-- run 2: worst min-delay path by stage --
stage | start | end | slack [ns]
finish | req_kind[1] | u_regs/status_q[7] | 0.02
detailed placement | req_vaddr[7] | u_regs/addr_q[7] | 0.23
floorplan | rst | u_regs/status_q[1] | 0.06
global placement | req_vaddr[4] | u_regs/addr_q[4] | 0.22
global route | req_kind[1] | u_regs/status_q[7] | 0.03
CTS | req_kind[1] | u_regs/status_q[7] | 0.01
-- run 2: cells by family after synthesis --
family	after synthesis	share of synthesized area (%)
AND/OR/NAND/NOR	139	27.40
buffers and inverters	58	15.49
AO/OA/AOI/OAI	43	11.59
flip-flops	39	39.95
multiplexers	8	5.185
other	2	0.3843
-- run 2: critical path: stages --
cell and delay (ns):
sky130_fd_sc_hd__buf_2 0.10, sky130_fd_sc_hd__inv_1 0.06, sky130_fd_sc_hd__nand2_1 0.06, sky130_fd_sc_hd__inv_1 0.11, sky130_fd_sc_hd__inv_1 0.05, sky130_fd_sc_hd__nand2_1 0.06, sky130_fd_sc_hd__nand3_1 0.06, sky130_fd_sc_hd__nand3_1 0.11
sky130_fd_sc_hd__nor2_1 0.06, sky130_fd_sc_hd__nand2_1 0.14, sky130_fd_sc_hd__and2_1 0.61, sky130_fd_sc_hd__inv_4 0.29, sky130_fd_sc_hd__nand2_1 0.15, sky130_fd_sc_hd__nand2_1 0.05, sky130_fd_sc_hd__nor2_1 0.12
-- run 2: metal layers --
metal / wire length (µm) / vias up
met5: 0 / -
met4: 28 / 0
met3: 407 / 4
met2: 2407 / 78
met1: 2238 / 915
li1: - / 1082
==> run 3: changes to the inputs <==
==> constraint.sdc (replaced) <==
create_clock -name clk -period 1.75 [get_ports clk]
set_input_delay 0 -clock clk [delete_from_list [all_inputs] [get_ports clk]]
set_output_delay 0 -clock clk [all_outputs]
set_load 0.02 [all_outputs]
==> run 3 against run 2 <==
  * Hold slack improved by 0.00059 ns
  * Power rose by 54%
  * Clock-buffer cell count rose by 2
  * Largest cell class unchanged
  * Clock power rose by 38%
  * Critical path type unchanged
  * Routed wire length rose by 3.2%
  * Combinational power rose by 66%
===== src/rtl/sgi_router_pkg.sv =====
// Package: shared types and encodings for the software interrupt router.
// Assumes the fixed 64-bit generator word layout described in the brief.
package sgi_router_pkg;

    localparam int WORD_W   = 64;
    localparam int INTID_W  = 4;
    localparam int TLIST_W  = 16;
    localparam int AFFL_W   = 8;
    localparam int CLUS_W   = 3 * AFFL_W;
    localparam int CAFF_W   = 4 * AFFL_W;

    // Delivered interrupt group encoding
    typedef enum logic [1:0] {
        GRP_0      = 2'd0,
        GRP_1_SEC  = 2'd1,
        GRP_1_NSEC = 2'd2
    } grp_e;

    // Which generator register was written
    typedef enum logic [1:0] {
        SEL_GRP0   = 2'd0,
        SEL_GRP1   = 2'd1,
        SEL_ALT1   = 2'd2,
        SEL_RSVD   = 2'd3
    } sel_e;

    // Unpacked view of a generator write
    typedef struct packed {
        logic [INTID_W-1:0] intid;
        logic [CLUS_W-1:0]  cluster;
        logic [TLIST_W-1:0] tlist;
        logic               bcast;
    } sgi_word_t;

endpackage


===== src/rtl/sgi_field_decode.sv =====
// Module: sgi_field_decode
// Splits the 64-bit generator word into its fields. Pure combinational.
// Assumes: cluster address ordered top level first (Aff3, Aff2, Aff1).
module sgi_field_decode
    import sgi_router_pkg::*;
(
    input  logic [WORD_W-1:0] word_i,
    output sgi_word_t         fields_o
);

    localparam int TLIST_LSB = 0;
    localparam int AFF1_LSB  = 16;
    localparam int INTID_LSB = 24;
    localparam int AFF2_LSB  = 32;
    localparam int BCAST_BIT = 40;
    localparam int AFF3_LSB  = 48;

    // Field extraction from fixed bit positions
    always_comb begin
        fields_o.tlist   = word_i[TLIST_LSB +: TLIST_W];
        fields_o.intid   = word_i[INTID_LSB +: INTID_W];
        fields_o.bcast   = word_i[BCAST_BIT];
        fields_o.cluster = {word_i[AFF3_LSB +: AFFL_W],
                            word_i[AFF2_LSB +: AFFL_W],
                            word_i[AFF1_LSB +: AFFL_W]};
    end

endmodule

━━━━━━

=== TASK DIRECTIONS ===
Could you reproduce exactly the lines of the entries above, from the one with "-- run 2: cells" through the one with "rose by 3.2%", and nothing else?

=== EXERCISE RESPONSE ===
-- run 2: cells by family after synthesis --
family	after synthesis	share of synthesized area (%)
AND/OR/NAND/NOR	139	27.40
buffers and inverters	58	15.49
AO/OA/AOI/OAI	43	11.59
flip-flops	39	39.95
multiplexers	8	5.185
other	2	0.3843
-- run 2: critical path: stages --
cell and delay (ns):
sky130_fd_sc_hd__buf_2 0.10, sky130_fd_sc_hd__inv_1 0.06, sky130_fd_sc_hd__nand2_1 0.06, sky130_fd_sc_hd__inv_1 0.11, sky130_fd_sc_hd__inv_1 0.05, sky130_fd_sc_hd__nand2_1 0.06, sky130_fd_sc_hd__nand3_1 0.06, sky130_fd_sc_hd__nand3_1 0.11
sky130_fd_sc_hd__nor2_1 0.06, sky130_fd_sc_hd__nand2_1 0.14, sky130_fd_sc_hd__and2_1 0.61, sky130_fd_sc_hd__inv_4 0.29, sky130_fd_sc_hd__nand2_1 0.15, sky130_fd_sc_hd__nand2_1 0.05, sky130_fd_sc_hd__nor2_1 0.12
-- run 2: metal layers --
metal / wire length (µm) / vias up
met5: 0 / -
met4: 28 / 0
met3: 407 / 4
met2: 2407 / 78
met1: 2238 / 915
li1: - / 1082
==> run 3: changes to the inputs <==
==> constraint.sdc (replaced) <==
create_clock -name clk -period 1.75 [get_ports clk]
set_input_delay 0 -clock clk [delete_from_list [all_inputs] [get_ports clk]]
set_output_delay 0 -clock clk [all_outputs]
set_load 0.02 [all_outputs]
==> run 3 against run 2 <==
  * Hold slack improved by 0.00059 ns
  * Power rose by 54%
  * Clock-buffer cell count rose by 2
  * Largest cell class unchanged
  * Clock power rose by 38%
  * Critical path type unchanged
  * Routed wire length rose by 3.2%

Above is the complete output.